Topical delivery of roxithromycin solid-state forms entrapped in vesicles

Abstract

Recently, considerable interest developed in using newer/improved antibiotics for the treatment of Acne vulgaris. During this study, different roxithromycin solid-state forms (i.e. crystalline and amorphous) were encapsulated into vesicle systems (niosomes, proniosomes, ufosomes and pro-ufosomes) for dermis targeted delivery. Characterization of the vesicles was done with transmission electron microscopy, light microscopy, droplet size, droplet size distribution, pH, zeta-potential and entrapment efficiency percentage. Finally, comparative release and topical diffusion studies were performed, to evaluate if targeted topical delivery was obtained and if the roxithromycin solid-state amorphous forms resulted in improved topical delivery.
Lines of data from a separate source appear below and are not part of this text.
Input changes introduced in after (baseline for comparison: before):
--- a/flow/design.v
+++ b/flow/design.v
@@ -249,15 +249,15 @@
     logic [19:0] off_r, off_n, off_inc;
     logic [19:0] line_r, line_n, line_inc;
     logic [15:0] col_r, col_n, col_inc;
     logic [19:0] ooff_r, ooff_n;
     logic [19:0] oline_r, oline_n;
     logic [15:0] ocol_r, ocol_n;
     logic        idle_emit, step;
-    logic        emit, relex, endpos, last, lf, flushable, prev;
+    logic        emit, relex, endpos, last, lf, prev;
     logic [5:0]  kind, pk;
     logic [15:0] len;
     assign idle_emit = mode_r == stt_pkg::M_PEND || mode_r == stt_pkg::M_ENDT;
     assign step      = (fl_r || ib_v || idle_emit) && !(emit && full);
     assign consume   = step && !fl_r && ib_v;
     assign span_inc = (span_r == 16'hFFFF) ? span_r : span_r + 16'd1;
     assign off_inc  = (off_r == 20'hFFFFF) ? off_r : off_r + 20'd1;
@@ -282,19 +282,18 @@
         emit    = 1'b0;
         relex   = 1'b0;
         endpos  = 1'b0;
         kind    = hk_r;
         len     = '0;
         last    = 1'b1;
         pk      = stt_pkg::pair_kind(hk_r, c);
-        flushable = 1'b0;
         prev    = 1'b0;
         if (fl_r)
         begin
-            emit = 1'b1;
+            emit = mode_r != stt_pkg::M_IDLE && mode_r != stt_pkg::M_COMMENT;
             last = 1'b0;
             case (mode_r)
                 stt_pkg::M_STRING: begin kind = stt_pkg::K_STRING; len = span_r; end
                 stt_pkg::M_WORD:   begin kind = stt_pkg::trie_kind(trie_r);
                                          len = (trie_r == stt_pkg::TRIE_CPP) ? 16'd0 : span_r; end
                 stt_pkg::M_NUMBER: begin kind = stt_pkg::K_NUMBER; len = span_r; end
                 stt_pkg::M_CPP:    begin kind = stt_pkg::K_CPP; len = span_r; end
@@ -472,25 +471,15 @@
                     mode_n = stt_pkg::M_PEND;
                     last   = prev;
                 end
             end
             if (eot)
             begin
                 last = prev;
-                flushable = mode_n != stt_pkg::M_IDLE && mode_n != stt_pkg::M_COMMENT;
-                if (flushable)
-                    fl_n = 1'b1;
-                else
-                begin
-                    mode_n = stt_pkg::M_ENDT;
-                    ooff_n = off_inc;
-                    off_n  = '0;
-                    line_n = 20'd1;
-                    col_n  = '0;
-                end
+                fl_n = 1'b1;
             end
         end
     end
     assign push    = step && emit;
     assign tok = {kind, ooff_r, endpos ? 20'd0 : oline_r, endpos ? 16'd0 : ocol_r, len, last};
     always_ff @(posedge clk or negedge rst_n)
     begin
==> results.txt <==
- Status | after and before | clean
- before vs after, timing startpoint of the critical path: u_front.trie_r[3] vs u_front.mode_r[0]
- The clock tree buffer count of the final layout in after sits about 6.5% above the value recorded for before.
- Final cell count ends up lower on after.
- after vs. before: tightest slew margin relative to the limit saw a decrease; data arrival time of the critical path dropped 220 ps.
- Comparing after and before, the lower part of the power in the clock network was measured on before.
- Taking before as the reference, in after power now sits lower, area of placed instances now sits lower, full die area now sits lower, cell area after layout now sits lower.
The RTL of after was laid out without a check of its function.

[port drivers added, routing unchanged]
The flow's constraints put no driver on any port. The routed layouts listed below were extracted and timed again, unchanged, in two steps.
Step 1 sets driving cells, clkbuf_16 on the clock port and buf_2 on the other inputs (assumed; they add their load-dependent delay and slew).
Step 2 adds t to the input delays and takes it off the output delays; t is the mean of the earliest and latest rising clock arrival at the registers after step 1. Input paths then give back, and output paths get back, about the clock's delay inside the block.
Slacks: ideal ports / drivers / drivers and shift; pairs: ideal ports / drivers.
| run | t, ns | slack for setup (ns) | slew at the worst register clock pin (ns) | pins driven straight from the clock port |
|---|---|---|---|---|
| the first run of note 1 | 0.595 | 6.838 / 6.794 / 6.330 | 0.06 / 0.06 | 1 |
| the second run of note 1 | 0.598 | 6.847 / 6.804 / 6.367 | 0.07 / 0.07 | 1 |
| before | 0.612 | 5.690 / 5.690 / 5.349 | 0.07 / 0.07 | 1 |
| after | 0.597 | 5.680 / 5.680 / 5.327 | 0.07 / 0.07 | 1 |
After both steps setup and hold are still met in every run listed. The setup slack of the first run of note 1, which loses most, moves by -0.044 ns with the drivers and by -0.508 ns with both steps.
Vesicle systems containing different roxithromycin (2%) solid-state forms were successfully prepared and characterized. The vesicles showed optimal properties for topical delivery. All carrier systems had topical delivery to the epidermis-dermis, whilst no roxithromycin was found in the receptor compartment or stratum corneum-epidermis. The niosomes were the leading formulation and the two amorphous forms had better topical delivery than the crystalline form. Successful targeted delivery of roxithromycin was obtained in the dermis, where the activity against Propionibacterium acnes is needed. The amorphous forms seemed to have held their solid-state form during formulation and in the vesicles, showing improved topical delivery in comparison to the crystalline form.